◆ **What is being asked**
Count every line of the data that includes "prem". State only the number.

◆ **Input data**
### src/rtl/mult_div_seq.sv
// Iterative signed multiply / divide: WIDTH shift-add or restoring shift-subtract
// steps on operand magnitudes, then a sign-fix cycle and a one-cycle done pulse.
module mult_div_seq
  import mdu_pkg::*;
#(
  parameter int WIDTH = MDU_WIDTH
) (
  input  logic             clk,
  input  logic             reset,
  input  logic             start,
  input  logic             op,
  input  logic [WIDTH-1:0] a,
  input  logic [WIDTH-1:0] b,
  output logic             busy,
  output logic             done,
  output logic             div_zero,
  output logic [WIDTH-1:0] hi,
  output logic [WIDTH-1:0] lo
);

  localparam int CW = $clog2(WIDTH);

  mdu_state_t         state_q, state_d;
  logic [CW-1:0]      cnt_q, cnt_d;
  logic [2*WIDTH-1:0] acc_q, acc_d;
  logic [WIDTH-1:0]   opnd_q, opnd_d;
  logic [WIDTH-1:0]   hi_q, hi_d;
  logic [WIDTH-1:0]   lo_q, lo_d;
  logic               op_q, op_d;
  logic               neg_res_q, neg_res_d;
  logic               neg_rem_q, neg_rem_d;
  logic               dz_q, dz_d;

  logic [WIDTH-1:0]   abs_a, abs_b;
  logic [WIDTH:0]     add_sum, prem, diff;
  logic [2*WIDTH-1:0] mult_next, div_next, prod;
  logic [WIDTH-1:0]   quo, rem;

  // Negating -2^(W-1) wraps back to itself, which is its correct unsigned magnitude.
  assign abs_a = a[WIDTH-1] ? -a : a;
  assign abs_b = b[WIDTH-1] ? -b : b;

  // Mult: acc = {partial product, remaining multiplier bits}; add keeps its carry.
  assign add_sum   = {1'b0, acc_q[2*WIDTH-1:WIDTH]} + (acc_q[0] ? {1'b0, opnd_q} : '0);
  assign mult_next = {add_sum, acc_q[WIDTH-1:1]};

  // Div: acc = {remainder, dividend bits shifting out / quotient bits shifting in}.
  assign prem     = acc_q[2*WIDTH-1:WIDTH-1];
  assign diff     = prem - {1'b0, opnd_q};
  assign div_next = diff[WIDTH] ? {prem[WIDTH-1:0], acc_q[WIDTH-2:0], 1'b0}
                                : {diff[WIDTH-1:0], acc_q[WIDTH-2:0], 1'b1};

  assign prod = neg_res_q ? -acc_q : acc_q;
  assign quo  = acc_q[WIDTH-1:0];
  assign rem  = acc_q[2*WIDTH-1:WIDTH];

  always_comb begin
    state_d   = state_q;
    cnt_d     = cnt_q;
    acc_d     = acc_q;
    opnd_d    = opnd_q;
    hi_d      = hi_q;
    lo_d      = lo_q;
    op_d      = op_q;
    neg_res_d = neg_res_q;
    neg_rem_d = neg_rem_q;
    dz_d      = dz_q;
    case (state_q)
      IDLE: begin
        if (start) begin
          op_d = op;
          if (op == OP_DIV && b == '0) begin
            dz_d    = 1'b1;
            state_d = DONE;
          end else begin
            state_d   = RUN;
            opnd_d    = (op == OP_MULT) ? abs_a : abs_b;
            acc_d     = (op == OP_MULT) ? {{WIDTH{1'b0}}, abs_b} : {{WIDTH{1'b0}}, abs_a};
            neg_res_d = a[WIDTH-1] ^ b[WIDTH-1];
            neg_rem_d = a[WIDTH-1];
            cnt_d     = CW'(WIDTH - 1);
            dz_d      = 1'b0;
          end
        end
      end
      RUN: begin
        acc_d = (op_q == OP_DIV) ? div_next : mult_next;
        cnt_d = cnt_q - 1'b1;
        if (cnt_q == '0) state_d = FIX;
      end
      FIX: begin
        if (op_q == OP_DIV) begin
          lo_d = neg_res_q ? -quo : quo;
          hi_d = neg_rem_q ? -rem : rem;
        end else begin
          hi_d = prod[2*WIDTH-1:WIDTH];
          lo_d = prod[WIDTH-1:0];
        end
        state_d = DONE;
      end
      DONE: begin
        state_d = IDLE;
        dz_d    = 1'b0;
      end
      default: state_d = IDLE;
    endcase
  end

  always_ff @(posedge clk or negedge reset) begin
    if (!reset) begin
      state_q   <= IDLE;
      cnt_q     <= '0;
      acc_q     <= '0;
      opnd_q    <= '0;
      hi_q      <= '0;
      lo_q      <= '0;
      op_q      <= 1'b0;
      neg_res_q <= 1'b0;
      neg_rem_q <= 1'b0;
      dz_q      <= 1'b0;
    end else begin
      state_q   <= state_d;
      cnt_q     <= cnt_d;
      acc_q     <= acc_d;
      opnd_q    <= opnd_d;
      hi_q      <= hi_d;
      lo_q      <= lo_d;
      op_q      <= op_d;
      neg_res_q <= neg_res_d;
      neg_rem_q <= neg_rem_d;
      dz_q      <= dz_d;
    end
  end

  assign busy     = (state_q == RUN) || (state_q == FIX);
  assign done     = (state_q == DONE);
  assign div_zero = (state_q == DONE) && dz_q;
  assign hi       = hi_q;
  assign lo       = lo_q;

endmodule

◆ **Answer to the problem**
4